==> src/flat_wrapper.sv <==
// flat-port wrapper written by rule: the top's interface ports become plain ports
module nand_bus_sequencer_flat 
#(
  parameter int T_SETUP = 2,
  parameter int T_PULSE = 3,
  parameter int T_HOLD  = 2,
  parameter int T_WB    = 4,
  parameter int TIMEOUT = 1000000,
  parameter int CNT_W   = 8,
  parameter int TO_W    = 20
)
  (clk, reset, bus_op_valid, bus_op_code, bus_op_data, bus_ce_en, bus_wp_release, bus_F_nRB, bus_io_in, bus_op_ready, bus_rd_data, bus_rd_valid, bus_rb_timeout, bus_busy, bus_F_nCE, bus_F_CLE, bus_F_ALE, bus_F_nWE, bus_F_nRE, bus_F_nWP, bus_io_out, bus_io_oe);
  nand_bus_sequencer_if bus_i ();
  input logic clk;
  input logic reset;
  input wire logic [$bits(bus_i.op_valid)-1:0] bus_op_valid;
  input wire logic [$bits(bus_i.op_code)-1:0] bus_op_code;
  input wire logic [$bits(bus_i.op_data)-1:0] bus_op_data;
  input wire logic [$bits(bus_i.ce_en)-1:0] bus_ce_en;
  input wire logic [$bits(bus_i.wp_release)-1:0] bus_wp_release;
  input wire logic [$bits(bus_i.F_nRB)-1:0] bus_F_nRB;
  input wire logic [$bits(bus_i.io_in)-1:0] bus_io_in;
  output wire logic [$bits(bus_i.op_ready)-1:0] bus_op_ready;
  output wire logic [$bits(bus_i.rd_data)-1:0] bus_rd_data;
  output wire logic [$bits(bus_i.rd_valid)-1:0] bus_rd_valid;
  output wire logic [$bits(bus_i.rb_timeout)-1:0] bus_rb_timeout;
  output wire logic [$bits(bus_i.busy)-1:0] bus_busy;
  output wire logic [$bits(bus_i.F_nCE)-1:0] bus_F_nCE;
  output wire logic [$bits(bus_i.F_CLE)-1:0] bus_F_CLE;
  output wire logic [$bits(bus_i.F_ALE)-1:0] bus_F_ALE;
  output wire logic [$bits(bus_i.F_nWE)-1:0] bus_F_nWE;
  output wire logic [$bits(bus_i.F_nRE)-1:0] bus_F_nRE;
  output wire logic [$bits(bus_i.F_nWP)-1:0] bus_F_nWP;
  output wire logic [$bits(bus_i.io_out)-1:0] bus_io_out;
  output wire logic [$bits(bus_i.io_oe)-1:0] bus_io_oe;
  assign bus_i.op_valid = bus_op_valid;
  assign bus_i.op_code = bus_op_code;
  assign bus_i.op_data = bus_op_data;
  assign bus_i.ce_en = bus_ce_en;
  assign bus_i.wp_release = bus_wp_release;
  assign bus_i.F_nRB = bus_F_nRB;
  assign bus_i.io_in = bus_io_in;
  assign bus_op_ready = bus_i.op_ready;
  assign bus_rd_data = bus_i.rd_data;
  assign bus_rd_valid = bus_i.rd_valid;
  assign bus_rb_timeout = bus_i.rb_timeout;
  assign bus_busy = bus_i.busy;
  assign bus_F_nCE = bus_i.F_nCE;
  assign bus_F_CLE = bus_i.F_CLE;
  assign bus_F_ALE = bus_i.F_ALE;
  assign bus_F_nWE = bus_i.F_nWE;
  assign bus_F_nRE = bus_i.F_nRE;
  assign bus_F_nWP = bus_i.F_nWP;
  assign bus_io_out = bus_i.io_out;
  assign bus_io_oe = bus_i.io_oe;
  nand_bus_sequencer #(.T_SETUP(T_SETUP), .T_PULSE(T_PULSE), .T_HOLD(T_HOLD), .T_WB(T_WB), .TIMEOUT(TIMEOUT), .CNT_W(CNT_W), .TO_W(TO_W)) u_core (.clk(clk), .reset(reset), .bus(bus_i));
endmodule
## config.mk

```make
export PLATFORM = sky130hd
export DESIGN_NAME = noc_input_port_flat
export DESIGN_NICKNAME = d
export VERILOG_FILES = /design/src/rtl/noc_pkg.sv /design/src/rtl/noc_input_port_if.sv /design/src/rtl/flit_fifo.sv /design/src/rtl/noc_input_port.sv /design/src/flat_wrapper.sv
export SDC_FILE = /design/constraint.sdc
export NUM_CORES = 1
export LEC_CHECK = 0
export ABC_AREA = 0
export CELL_PAD_IN_SITES_DETAIL_PLACEMENT = 1
export CELL_PAD_IN_SITES_GLOBAL_PLACEMENT = 2
export CORE_UTILIZATION = 44
export CTS_BUF_LIST = sky130_fd_sc_hd__clkbuf_8
export CTS_CLUSTER_DIAMETER = 30
export DETAILED_ROUTE_END_ITERATION = 6
export PLACE_DENSITY_LB_ADDON = 0.1
export SYNTH_ARGS = -nofsm -noshare
export SYNTH_HDL_FRONTEND = slang
export SYNTH_SLANG_ARGS = --single-unit
export TNS_END_PERCENT = 30
```

## constraint.sdc

```tcl
create_clock -name clk -period 7.1 [get_ports clk]
set_input_delay 1.42 -clock clk [delete_from_list [all_inputs] [get_ports clk]]
set_output_delay 1.42 -clock clk [all_outputs]
set_load 0.01 [all_outputs]
```
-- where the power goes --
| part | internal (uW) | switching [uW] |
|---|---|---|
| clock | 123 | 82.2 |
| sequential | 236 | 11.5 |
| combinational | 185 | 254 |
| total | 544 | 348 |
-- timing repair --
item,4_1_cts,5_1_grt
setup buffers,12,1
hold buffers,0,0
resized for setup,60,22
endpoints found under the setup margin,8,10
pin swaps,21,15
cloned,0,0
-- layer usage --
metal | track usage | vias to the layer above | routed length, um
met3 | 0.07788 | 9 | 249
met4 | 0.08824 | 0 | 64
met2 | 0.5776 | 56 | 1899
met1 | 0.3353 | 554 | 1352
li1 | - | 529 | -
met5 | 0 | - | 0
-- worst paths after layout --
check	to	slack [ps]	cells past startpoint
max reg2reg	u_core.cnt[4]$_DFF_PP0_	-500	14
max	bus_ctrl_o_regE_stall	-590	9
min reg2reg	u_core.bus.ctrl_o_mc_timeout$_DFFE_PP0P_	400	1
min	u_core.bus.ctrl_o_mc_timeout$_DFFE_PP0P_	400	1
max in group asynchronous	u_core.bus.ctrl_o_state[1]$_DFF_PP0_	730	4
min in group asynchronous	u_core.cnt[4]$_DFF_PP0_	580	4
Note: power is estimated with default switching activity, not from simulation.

_ _ _

■ **Your task**: Beginning with the line that has "123 | 82.2 |" and ending with the line that has "max in group", set down the lines above exactly and include no others.

■ **Solution to the problem**:
| clock | 123 | 82.2 |
| sequential | 236 | 11.5 |
| combinational | 185 | 254 |
| total | 544 | 348 |
-- timing repair --
item,4_1_cts,5_1_grt
setup buffers,12,1
hold buffers,0,0
resized for setup,60,22
endpoints found under the setup margin,8,10
pin swaps,21,15
cloned,0,0
-- layer usage --
metal | track usage | vias to the layer above | routed length, um
met3 | 0.07788 | 9 | 249
met4 | 0.08824 | 0 | 64
met2 | 0.5776 | 56 | 1899
met1 | 0.3353 | 554 | 1352
li1 | - | 529 | -
met5 | 0 | - | 0
-- worst paths after layout --
check	to	slack [ps]	cells past startpoint
max reg2reg	u_core.cnt[4]$_DFF_PP0_	-500	14
max	bus_ctrl_o_regE_stall	-590	9
min reg2reg	u_core.bus.ctrl_o_mc_timeout$_DFFE_PP0P_	400	1
min	u_core.bus.ctrl_o_mc_timeout$_DFFE_PP0P_	400	1
max in group asynchronous	u_core.bus.ctrl_o_state[1]$_DFF_PP0_	730	4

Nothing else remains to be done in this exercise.